I recently read that the odds of being in a plane crash and dying are one in seventy million. Another article I read put the odds at one in five hundred thousand. The second source added that, statistically, you could survive as many as four out of five crashes. Either way, these are pretty good odds.

The first piece of news we heard after landing last week was that Air France flight 447 had gone missing. I haven't done the calculations, but it is possible that we were in the air when that plane crashed. The news kind of freaked me out.

I have never really been afraid of flying, but the thought that the aircraft might fall from the sky while I am on it always crosses my mind whenever I board an airplane. It strikes me as a particularly heinous was to die. If I could rank the ways in which I would like to pass on, a plane crash would be at the very bottom, right after immolation.

So, I was very happy to be on firm ground in my part of the world, where I could do such peaceful things as navigate the streets of Toronto on a bike, something that seems far more dangerous having been to bike-friendly Europe. But, more on that later.

Here is another tiny elevator:

With backpacks on, we often had to enter the elevator backwards or exit backwards. It was difficult to turn around. This elevator was so narrow, I could not stand sideways in it, as it was not wide enough for my shoulders.


Alex said...

Whoa. That is a tiny elevator.

zydeco fish said...

Good thing I am not claustrophobic.

tshsmom said...

I'm mildly claustrophobic and I don't think I could handle riding in that elevator.

Kate said...

That photo makes me want cry. Really. Unless it was the 400th floor, I would have walked. Even if it took me 2 hours.

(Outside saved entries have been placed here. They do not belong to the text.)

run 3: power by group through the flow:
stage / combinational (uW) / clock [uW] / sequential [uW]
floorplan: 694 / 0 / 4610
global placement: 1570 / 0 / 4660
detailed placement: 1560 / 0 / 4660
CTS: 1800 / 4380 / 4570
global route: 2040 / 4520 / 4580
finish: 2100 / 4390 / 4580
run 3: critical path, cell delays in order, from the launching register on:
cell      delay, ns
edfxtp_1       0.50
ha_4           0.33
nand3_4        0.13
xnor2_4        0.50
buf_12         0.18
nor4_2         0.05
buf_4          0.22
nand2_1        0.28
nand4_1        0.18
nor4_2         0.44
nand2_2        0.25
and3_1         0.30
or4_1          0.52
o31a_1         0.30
Background: an optimization exercise with open tools, aiming at small area. Do not read the settings as production practice. Only simulation tests tie the RTL to the original design; equivalence was not proved. No activity file was given, so power comes from the tool's default toggle rates.

== run 1 ==
==> flow/design.v (excerpt) <==
module imu_tilt_and_gyro_rate_core (
    input  wire logic         clk,
    input  wire logic         rst_n,
    input  wire logic         s_tvalid,
    output logic              s_tready,
    input  wire logic [95:0]  s_tdata,
    input  wire logic [1:0]   s_tuser,
    output logic              m_tvalid,
    input  wire logic         m_tready,
    output logic [103:0]      m_tdata,
    output logic [2:0]        m_tuser,
    input  wire logic         cfg_valid,
    output logic              cfg_ready,
    input  wire logic [1:0]   cfg_index,
    input  wire logic [9:0]   cfg_data
);
    logic [4:0]  ph;
    logic [6:0]  j;
    logic [4:0]  k;
    logic [1:0]  m;
    logic        pr;           
    logic [1:0]  pa;           
    logic [4:0]  pb;           
    logic [7:0]  calib_reg;
    logic [9:0]  gain_reg;
    logic [7:0]  count_reg;
    logic        flag_reg;
    logic        szero, bzero, bzarm;
    logic        m_tvalid_reg;
    logic [2:0]  user_reg;
    logic [71:0] sumr, biar;
    logic [15:0] f_roll;
    logic [14:0] f_pitch;
    logic        se;
    logic [23:0] f_rx, f_ry, f_rz;
    logic        xe;
    logic [1:0]  ye;
    logic [4:0]  ze;
    logic        c0, c1, c2;           
  ...
clock: 11.0 ns
lec_check: 0
abc_area: 1
cap_margin: 20
core_margin: 2
core_utilization: 50
slew_margin: 20
standard.sh (not shown) runs the stock make flow with config.mk's settings and CLKGATE_MAP_FILE= SYNTH_SCRIPT=/design/flow/synth_recipe.tcl, a recipe that flattens the netlist after the stock synthesis.
==> flow/flow/run.sh <==
#!/bin/bash
# Own layout flow, built on the standard flow (standard.sh):
#  2. the synthesis runs again with own_synth.tcl: the same script, but ABC maps
#     the logic with abc_area_nf.script and no adder cells are placed;
#  4. the rest of the standard flow runs, with the port buffers made from the
#     smallest buffer cell and a clock tree of small clock buffers without
#     dummy loads.
# Each tool's full output goes to a log file in this folder.
set -euo pipefail
W=$(pwd)
RES=$W/orfs/results/$FLOW_PLATFORM/imu_tilt_and_gyro_rate_core/base
LOGS=$W/orfs/logs/$FLOW_PLATFORM/imu_tilt_and_gyro_rate_core/base

bash standard.sh synth > synth_standard.log 2>&1
mkdir -p ref_synth
cp $RES/1_2_yosys.v $RES/1_2_yosys.sdc $RES/1_synth.odb $RES/1_synth.sdc ref_synth/
cp $LOGS/1_2_yosys.log ref_synth/1_2_yosys.log

rm -f $RES/1_2_yosys.v $RES/1_2_yosys.sdc $RES/1_synth.odb $RES/1_synth.sdc
if ADDER_MAP_FILE= make -C "$FLOW_HOME" DESIGN_CONFIG=$W/config.mk WORK_HOME=$W/orfs \
      CLKGATE_MAP_FILE= SYNTH_SCRIPT=$W/flow/own_synth.tcl synth > synth_own.log 2>&1 \
   && python3 $W/flow/cmp_regs.py ref_synth/1_2_yosys.v $RES/1_2_yosys.v > regs_compare.log 2>&1; then
  echo "using the own synthesis" >> regs_compare.log
else
  echo "falling back to the standard synthesis" >> regs_compare.log
  cp ref_synth/1_2_yosys.v ref_synth/1_2_yosys.sdc ref_synth/1_synth.odb ref_synth/1_synth.sdc $RES/
fi
touch $RES/1_synth.odb $RES/1_synth.sdc

export BUFFER_PORTS_ARGS="-buffer_cell sky130_fd_sc_hd__buf_1"
export CTS_ARGS="-sink_clustering_enable -repair_clock_nets -dont_use_dummy_load -buf_list {sky130_fd_sc_hd__clkbuf_4} -sink_clustering_size 10 -sink_clustering_max_diameter 35"
bash standard.sh > standard_flow.log 2>&1
cp -r orfs/logs ./orfs_logs 2>/dev/null || true
Other scripts of this flow, unchanged in this note and not shown: flow/flow/abc_area_nf.script, flow/flow/cmp_regs.py, flow/flow/own_synth.tcl
[inputs] run 2 vs run 1
-- flow/flow/run.sh --
<<< run 1, line 31
export CTS_ARGS="-sink_clustering_enable -repair_clock_nets -dont_use_dummy_load -buf_list {sky130_fd_sc_hd__clkbuf_4} -sink_clustering_size 10 -sink_clustering_max_diameter 35"
>>> run 2, line 31
export CTS_ARGS="-sink_clustering_enable -repair_clock_nets -dont_use_dummy_load -buf_list {sky130_fd_sc_hd__clkbuf_2 sky130_fd_sc_hd__clkbuf_4 sky130_fd_sc_hd__clkbuf_8} -sink_clustering_size 12 -sink_clustering_max_diameter 40"
--- outcome ---
Run 2 finished all stages; the layout is clean.
There was hardly any difference in register-to-register slack between run 1 and run 2.
Compared with run 1, post-route standard cell area excluding fillers in run 2 increased slightly.
Compared to run 1, run 2 has layout filler cell count 1.9% lower.
The number of CTS-inserted buffers of run 2 falls short of that of run 1 by 13%.
Run 2 gives more slew at the pin closest to its max-slew limit than run 1 did.
Diff run 1..run 2 | number of cells produced by synthesis | unchanged
Combinational power share: lower on run 2
Taking run 1 as the reference point, the worst setup slack of run 2 falls by 0.014 ns.
On part of the cycle the worst path needs, run 2 tracks run 1 almost exactly.
Run 2 vs run 1: final net count down slightly


run A:
Starting RTL as in the previous note.
Settings: LEC_CHECK=0, ABC_AREA=1, CAP_MARGIN=20, CORE_MARGIN=2, CORE_UTILIZATION=50, SLEW_MARGIN=20; clock period 11.0 ns.
==> flow/flow/run.sh <==
#!/bin/bash
# Own layout flow, built on the standard flow (standard.sh):
#  2. the synthesis runs again with own_synth.tcl: the same script, but ABC maps
#     the logic with abc_area_nf.script and no adder cells are placed;
#  4. the rest of the standard flow runs, with the port buffers made from the
#     smallest buffer cell and a clock tree of small clock buffers without
#     dummy loads.
# Each tool's full output goes to a log file in this folder.
set -euo pipefail
W=$(pwd)
RES=$W/orfs/results/$FLOW_PLATFORM/imu_tilt_and_gyro_rate_core/base
LOGS=$W/orfs/logs/$FLOW_PLATFORM/imu_tilt_and_gyro_rate_core/base

bash standard.sh synth > synth_standard.log 2>&1
mkdir -p ref_synth
cp $RES/1_2_yosys.v $RES/1_2_yosys.sdc $RES/1_synth.odb $RES/1_synth.sdc ref_synth/
cp $LOGS/1_2_yosys.log ref_synth/1_2_yosys.log

rm -f $RES/1_2_yosys.v $RES/1_2_yosys.sdc $RES/1_synth.odb $RES/1_synth.sdc
if ADDER_MAP_FILE= make -C "$FLOW_HOME" DESIGN_CONFIG=$W/config.mk WORK_HOME=$W/orfs \
      CLKGATE_MAP_FILE= SYNTH_SCRIPT=$W/flow/own_synth.tcl synth > synth_own.log 2>&1 \
   && python3 $W/flow/cmp_regs.py ref_synth/1_2_yosys.v $RES/1_2_yosys.v > regs_compare.log 2>&1; then
  echo "using the own synthesis" >> regs_compare.log
else
  echo "falling back to the standard synthesis" >> regs_compare.log
  cp ref_synth/1_2_yosys.v ref_synth/1_2_yosys.sdc ref_synth/1_synth.odb ref_synth/1_synth.sdc $RES/
fi
touch $RES/1_synth.odb $RES/1_synth.sdc

export BUFFER_PORTS_ARGS="-buffer_cell sky130_fd_sc_hd__buf_1"
export CTS_ARGS="-sink_clustering_enable -repair_clock_nets -dont_use_dummy_load -buf_list {sky130_fd_sc_hd__clkbuf_4} -sink_clustering_size 10 -sink_clustering_max_diameter 35"
bash standard.sh > standard_flow.log 2>&1
cp -r orfs/logs ./orfs_logs 2>/dev/null || true
==> flow/flow/abc_area_nf.script <==
strash
&get -n
&fraig -x
&put
dc2
strash
&get -n
&dch -f
&nf -R 1000
&put
strash
&get -n
&dch -f
&nf -R 1000
&put
strash
&get -n
&dch -f
&nf -R 1000
&put
Other scripts of this flow, unchanged in this note and not shown: flow/flow/cmp_regs.py, flow/flow/own_synth.tcl
Input changes introduced in run B (baseline for comparison: run A):
-- flow/flow/run.sh --
<<< run A, line 30
export BUFFER_PORTS_ARGS="-buffer_cell sky130_fd_sc_hd__buf_1"
export CTS_ARGS="-sink_clustering_enable -repair_clock_nets -dont_use_dummy_load -buf_list {sky130_fd_sc_hd__clkbuf_4} -sink_clustering_size 10 -sink_clustering_max_diameter 35"
bash standard.sh > standard_flow.log 2>&1
>>> run B, line 30
export BUFFER_PORTS_ARGS="-buffer_cell sky130_fd_sc_hd__buf_1"
export CTS_ARGS="-sink_clustering_enable -repair_clock_nets -dont_use_dummy_load -buf_list {sky130_fd_sc_hd__clkbuf_4} -sink_clustering_size 13 -sink_clustering_max_diameter 40"
bash standard.sh > standard_flow.log 2>&1
==> flow/flow/abc_area_nf.script <==
strash
&get -n
&fraig -x
&put
dc2
strash
&get -n
&dch -f
&nf -R 1000
&put
--- outcome ---
Run B was carried through to the last stage, and its layout satisfied the timing, design-rule and antenna checks.
Run A reports its worst setup path startpoint as j[6] while run B reports j[5].
Compared with run A, run B shows met1 global-route usage lower by 0.79 points.
Changes observed in run B relative to run A: minimum setup slack after placement now sits lower; number of nets in the finished design now sits higher; initial antenna violation count now sits lower; via count now sits at about the same level.
Relative to run B, the following input files were edited for run C:
-- flow/flow/run.sh --
<<< run B, line 30
export BUFFER_PORTS_ARGS="-buffer_cell sky130_fd_sc_hd__buf_1"
export CTS_ARGS="-sink_clustering_enable -repair_clock_nets -dont_use_dummy_load -buf_list {sky130_fd_sc_hd__clkbuf_4} -sink_clustering_size 13 -sink_clustering_max_diameter 40"
bash standard.sh > standard_flow.log 2>&1
>>> run C, line 30
export BUFFER_PORTS_ARGS="-buffer_cell sky130_fd_sc_hd__buf_1"
export CTS_ARGS="-sink_clustering_enable -repair_clock_nets -dont_use_dummy_load -buf_list {sky130_fd_sc_hd__clkbuf_2} -sink_clustering_size 6 -sink_clustering_max_diameter 30"
bash standard.sh > standard_flow.log 2>&1
Notes after the runs:
- STATUS first-pass GRT wire length: run C loses against run B
- From run B to run C the numbers moved as follows: final critical path time including I/O delays and setup has increased; setup slack fell by 0.14 ns; overall via count from detail_route now sits higher; area overhead of the layout relative to synthesis increased 0.35 points; area of all placed cells without fillers climbed 50 µm².
- Total leakage power: run C higher than run B
- Run C and run B ended up with nearly the same area share of buffers outside the clock network.
- The estimated power of run C ends up higher than the estimate for run B.
- Run B -> run C: post-route DRC violation count delta 0, exact match

-- afterwards: timing with drivers on the ports --
The flow's constraints put no driver on any port. The routed layouts listed below were extracted and timed again, unchanged, in two steps. Step 1 (the two cells are an assumption about what drives the block):
set clk [get_ports {clk}]
set_driving_cell -lib_cell sky130_fd_sc_hd__clkbuf_16 $clk
set_driving_cell -lib_cell sky130_fd_sc_hd__buf_2 [delete_from_list [all_inputs] $clk]
Step 2 adds t to the input delays and takes it off the output delays; t is the mean of the earliest and latest rising clock arrival at the registers after step 1. Input paths then give back, and output paths get back, about the clock's delay inside the block. Slacks: ideal / step 1 / step 2; pairs: ideal / step 1.
run | t (ns) | setup slack, ns | slew at the worst register clock pin (ns)
run 1 | 0.729 | 2.371 / 2.371 / 2.371 | 0.10 / 0.10
run 2 | 0.595 | 2.357 / 2.357 / 2.357 | 0.08 / 0.08
run A | 0.714 | 2.014 / 2.014 / 2.014 | 0.11 / 0.11
run B | 0.701 | 2.427 / 2.427 / 2.427 | 0.12 / 0.12
run C | 0.851 | 2.286 / 2.286 / 2.286 | 0.12 / 0.12
After both steps every run listed still meets setup and hold.
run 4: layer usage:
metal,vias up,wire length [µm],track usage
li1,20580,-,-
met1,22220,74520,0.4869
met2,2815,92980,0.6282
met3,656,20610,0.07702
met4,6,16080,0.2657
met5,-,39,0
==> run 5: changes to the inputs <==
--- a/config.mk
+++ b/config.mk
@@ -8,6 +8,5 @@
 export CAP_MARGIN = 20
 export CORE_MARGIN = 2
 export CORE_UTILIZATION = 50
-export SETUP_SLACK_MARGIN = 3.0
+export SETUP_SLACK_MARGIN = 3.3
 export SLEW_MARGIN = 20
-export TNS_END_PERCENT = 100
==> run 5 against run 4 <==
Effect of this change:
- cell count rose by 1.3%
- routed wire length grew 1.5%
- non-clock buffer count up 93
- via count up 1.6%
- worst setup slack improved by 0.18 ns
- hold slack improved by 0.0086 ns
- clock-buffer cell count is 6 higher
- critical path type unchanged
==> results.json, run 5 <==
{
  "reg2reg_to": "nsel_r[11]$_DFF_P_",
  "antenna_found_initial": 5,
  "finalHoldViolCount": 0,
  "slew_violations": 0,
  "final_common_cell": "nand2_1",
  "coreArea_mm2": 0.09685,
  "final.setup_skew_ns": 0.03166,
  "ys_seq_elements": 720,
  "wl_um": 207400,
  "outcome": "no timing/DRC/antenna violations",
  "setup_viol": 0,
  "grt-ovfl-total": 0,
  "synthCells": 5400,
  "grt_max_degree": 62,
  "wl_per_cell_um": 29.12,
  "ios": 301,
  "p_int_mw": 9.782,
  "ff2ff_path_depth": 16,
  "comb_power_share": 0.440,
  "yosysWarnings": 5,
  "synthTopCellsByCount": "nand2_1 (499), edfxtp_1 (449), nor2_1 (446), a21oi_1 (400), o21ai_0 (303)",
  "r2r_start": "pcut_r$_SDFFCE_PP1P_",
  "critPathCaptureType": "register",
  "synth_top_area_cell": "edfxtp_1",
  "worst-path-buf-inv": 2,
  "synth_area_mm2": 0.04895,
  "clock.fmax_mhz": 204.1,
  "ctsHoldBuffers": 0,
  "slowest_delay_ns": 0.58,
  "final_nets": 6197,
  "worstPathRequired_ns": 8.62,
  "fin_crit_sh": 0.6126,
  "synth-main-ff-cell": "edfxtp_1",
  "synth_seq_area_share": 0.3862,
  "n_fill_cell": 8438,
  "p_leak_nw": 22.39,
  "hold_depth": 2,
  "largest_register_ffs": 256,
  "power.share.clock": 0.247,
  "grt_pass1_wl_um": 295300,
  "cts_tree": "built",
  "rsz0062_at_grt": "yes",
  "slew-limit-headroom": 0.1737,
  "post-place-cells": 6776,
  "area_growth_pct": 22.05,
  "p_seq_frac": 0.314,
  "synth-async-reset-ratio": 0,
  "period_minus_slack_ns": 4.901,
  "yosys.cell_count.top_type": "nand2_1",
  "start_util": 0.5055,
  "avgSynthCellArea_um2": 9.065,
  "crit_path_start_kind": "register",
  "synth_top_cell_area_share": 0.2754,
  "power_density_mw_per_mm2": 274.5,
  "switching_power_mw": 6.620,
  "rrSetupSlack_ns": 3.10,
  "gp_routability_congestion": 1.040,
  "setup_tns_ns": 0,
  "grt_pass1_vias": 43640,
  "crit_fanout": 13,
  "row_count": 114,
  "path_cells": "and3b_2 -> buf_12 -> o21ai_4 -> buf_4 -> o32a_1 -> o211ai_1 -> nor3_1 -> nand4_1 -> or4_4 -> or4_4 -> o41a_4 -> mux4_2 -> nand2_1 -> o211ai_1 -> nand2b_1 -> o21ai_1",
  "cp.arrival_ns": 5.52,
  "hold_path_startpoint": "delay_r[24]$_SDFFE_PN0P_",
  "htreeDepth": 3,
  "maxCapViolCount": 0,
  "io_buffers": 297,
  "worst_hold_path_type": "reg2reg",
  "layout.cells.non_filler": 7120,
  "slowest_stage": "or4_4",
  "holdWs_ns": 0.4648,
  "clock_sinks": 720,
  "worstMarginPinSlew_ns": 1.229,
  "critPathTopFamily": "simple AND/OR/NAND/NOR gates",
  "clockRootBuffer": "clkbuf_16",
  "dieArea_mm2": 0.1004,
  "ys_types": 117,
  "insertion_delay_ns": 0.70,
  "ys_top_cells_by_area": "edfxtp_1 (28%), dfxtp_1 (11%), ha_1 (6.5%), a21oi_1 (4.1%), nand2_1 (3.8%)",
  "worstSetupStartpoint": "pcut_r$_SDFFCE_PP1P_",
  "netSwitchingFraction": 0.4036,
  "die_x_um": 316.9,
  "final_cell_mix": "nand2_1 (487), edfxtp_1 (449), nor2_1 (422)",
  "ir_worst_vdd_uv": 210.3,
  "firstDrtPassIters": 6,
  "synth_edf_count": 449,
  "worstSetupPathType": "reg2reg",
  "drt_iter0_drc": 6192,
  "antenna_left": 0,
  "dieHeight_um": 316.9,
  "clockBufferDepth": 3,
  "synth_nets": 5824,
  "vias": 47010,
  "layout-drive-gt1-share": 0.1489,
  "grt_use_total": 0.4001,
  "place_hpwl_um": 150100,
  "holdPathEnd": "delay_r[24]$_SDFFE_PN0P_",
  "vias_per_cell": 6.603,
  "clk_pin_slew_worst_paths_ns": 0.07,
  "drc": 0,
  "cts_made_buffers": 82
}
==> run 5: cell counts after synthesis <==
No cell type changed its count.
Context: an optimization exercise on an open-source flow, tuned for small area and a short achievable clock period. The choices shown serve that exercise and are no tape-out recipe.
Only simulation tests tie the RTL to the original design; equivalence was not proved.
Power figures rest on the tool's default switching activity, not on a simulated workload.

run 1:
## block_data_memory
module block_data_memory #(
    parameter int LATENCY    = 5,
    parameter int ADDR_WIDTH = 6,
    parameter int DATA_WIDTH = 32
) (
    input  logic                  CLOCK,
    input  logic                  RESET_N,
    input  logic                  READ,
    input  logic                  WRITE,
    input  logic [ADDR_WIDTH-1:0] ADDRESS,
    input  logic [DATA_WIDTH-1:0] WRITEDATA,
    output logic [DATA_WIDTH-1:0] READDATA,
    output logic                  BUSYWAIT
);
    localparam int RB   = 2;                       
    localparam int RL   = 1 << RB;                 
    localparam int NR   = 1 << (ADDR_WIDTH - RB);  
    localparam int NGRP = NR / 3;                  
    logic                       idle_n;       
    logic                       busy_n;       
    logic [LATENCY-1:0]         acc;          
    logic                       start;        
    logic                       fire;         
    logic [RB-1:0]              req_addr;     
    logic [DATA_WIDTH-1:0]      xfer;         
  ...
export LEC_CHECK = 0
export CAP_MARGIN = 20
export CORE_MARGIN = 2
export CORE_UTILIZATION = 70
export SETUP_SLACK_MARGIN = 2.9
export SLEW_MARGIN = 20
export SYNTH_HIERARCHICAL = 1
create_clock -name core_clock -period 5.5 [get_ports {CLOCK}]
standard.sh (not shown) runs the stock make flow with config.mk's settings and CLKGATE_MAP_FILE= SYNTH_SCRIPT=/design/flow/synth_recipe.tcl, a recipe that flattens the netlist after the stock synthesis.
==> flow/flow/run.sh <==
#!/bin/bash
# The standard layout (standard.sh, all steps), with two changes:
# - clock tree synthesis uses larger sink clusters (27 sinks, 75 um) and no
#   dummy loads, so the tree needs far fewer buffers;
# - the port buffers that placement inserts on every input and output are
#   buf_2 cells rather than the delay cells it picks by default.
# The make output goes to standard.log here; each step's own log is under
# orfs/logs/.
set -euo pipefail
here=$(cd "$(dirname "${BASH_SOURCE[0]}")/.." && pwd)
cd "$here"
export CTS_ARGS="-sink_clustering_enable -repair_clock_nets -dont_use_dummy_load -sink_clustering_size 27 -sink_clustering_max_diameter 75"
export BUFFER_PORTS_ARGS="-buffer_cell sky130_fd_sc_hd__buf_2"
bash ./standard.sh > "$here/standard.log" 2>&1
Here is what was changed in the inputs of run 2 compared with run 1.
Settings: SETUP_SLACK_MARGIN: 2.9 -> 3.1.
==> flow/flow/run.sh <==
#!/bin/bash
# The standard layout (standard.sh, all steps), with one change in clock tree
# synthesis: larger sink clusters (27 sinks, 75 um) and no dummy loads, so the
# tree needs far fewer buffers. The make output goes to standard.log here; each
# step's own log is under orfs/logs/.
set -euo pipefail
here=$(cd "$(dirname "${BASH_SOURCE[0]}")/.." && pwd)
cd "$here"
export CTS_ARGS="-sink_clustering_enable -repair_clock_nets -dont_use_dummy_load -sink_clustering_size 27 -sink_clustering_max_diameter 75"
bash ./standard.sh > "$here/standard.log" 2>&1
### Flow results
Every stage of the flow completed for run 2, and the final layout passed the timing, DRC and antenna checks. Global-route wire length before repair: run 2 and run 1 compared, higher one is run 2. Relative to run 1, routed via count divided by cell count increased by about 1.5% in run 2. Compared with run 1, in run 2 clock-pin slew of the registers on the worst-case setup and hold paths roughly the same, number of antenna violations at the first check in global routing shows a reduction of 1, post-layout total power +0.28 mW, switching part of the total power essentially unchanged. Critical path depth: run 2 lower than run 1.
From an optimization exercise on the open Yosys and OpenROAD flow, aimed at small area and few clock cycles per item; shortcuts taken in it are not production practice. At most, simulation tests tie the RTL to the original design; equivalence was not proved. Only the layout flow was run in run 1; the RTL was not checked for function there. Power is estimated from default activity; no workload was simulated. The clock port is modelled as an ideal driver; clocking choices that lean on that would not hold on a real chip.

--- design/flow/flow/run.sh ---
#!/bin/bash
# Standard layout with three changes after synthesis:
#  - port buffers are buf_1 cells,
#  - clock tree sinks clustered 30 to a clkbuf_16, without dummy loads,
#  - power recovery (downsizing off the critical paths) after global routing.
# The make output goes to flow_make.log; each tool's own log stays under orfs/logs/.
set -euo pipefail
bash standard.sh \
  'BUFFER_PORTS_ARGS=-buffer_cell sky130_fd_sc_hd__buf_1' \
  'CTS_ARGS=-sink_clustering_enable -repair_clock_nets -sink_clustering_size 30 -sink_clustering_max_diameter 80 -buf_list sky130_fd_sc_hd__clkbuf_16 -dont_use_dummy_load' \
  'RECOVER_POWER=100' \
  finish > flow_make.log 2>&1
--- design/flow/standard.sh ---
#!/bin/bash
# synth_recipe.tcl (not shown) runs the flow's synth.tcl, then flattens the netlist and writes it again
# the make line also repeats each setting of config.mk as NAME=value (left out here)
make -C /OpenROAD-flow-scripts/flow DESIGN_CONFIG=/design/flow/config.mk WORK_HOME=/design/flow/orfs CLKGATE_MAP_FILE= SYNTH_SCRIPT=/design/flow/synth_recipe.tcl "${@:-finish}"
--- design/flow/config.mk ---
export PLATFORM = sky130hd
export DESIGN_NAME = well512_random_generator_unit
export DESIGN_NICKNAME = well512_random_generator_unit
export VERILOG_FILES = /design/flow/design.v
export SDC_FILE = /design/flow/constraint.sdc
export NUM_CORES = 4
export LEC_CHECK = 0
export CAP_MARGIN = 20
export CORE_MARGIN = 2
export CORE_UTILIZATION = 60
export CTS_BUF_LIST = sky130_fd_sc_hd__clkbuf_16
export CTS_CLUSTER_DIAMETER = 80
export CTS_CLUSTER_SIZE = 30
export SLEW_MARGIN = 20
--- design/flow/constraint.sdc ---
create_clock -name core_clock -period 6.5 [get_ports {clk}]
set_input_delay 1.3000 -clock core_clock [delete_from_list [all_inputs] [get_ports {clk}]]
set_output_delay 1.3000 -clock core_clock [all_outputs]
set_load 0.01 [all_outputs]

I'm glad that you're ok. I think that would be really freaky to have happen right after you flew. I often think that way on flights and then think that I get on the freeway every single day with trucks carrying loose loads of chunks of reinforced concrete. Or run in the street. Airplanes should be the least of my worries.

Super Happy Jen said...

How did you push the elevator buttons without turning around?

Deodand said...

Claustrophobia is an unreasonable fear of enclosed spaces. There's nothing unreasonable about fearing that ridiculous death trap of an elevator.

zydeco fish said...

Pushing the elevator buttons was difficult while wearing a backpack, and I often has to strain to do it.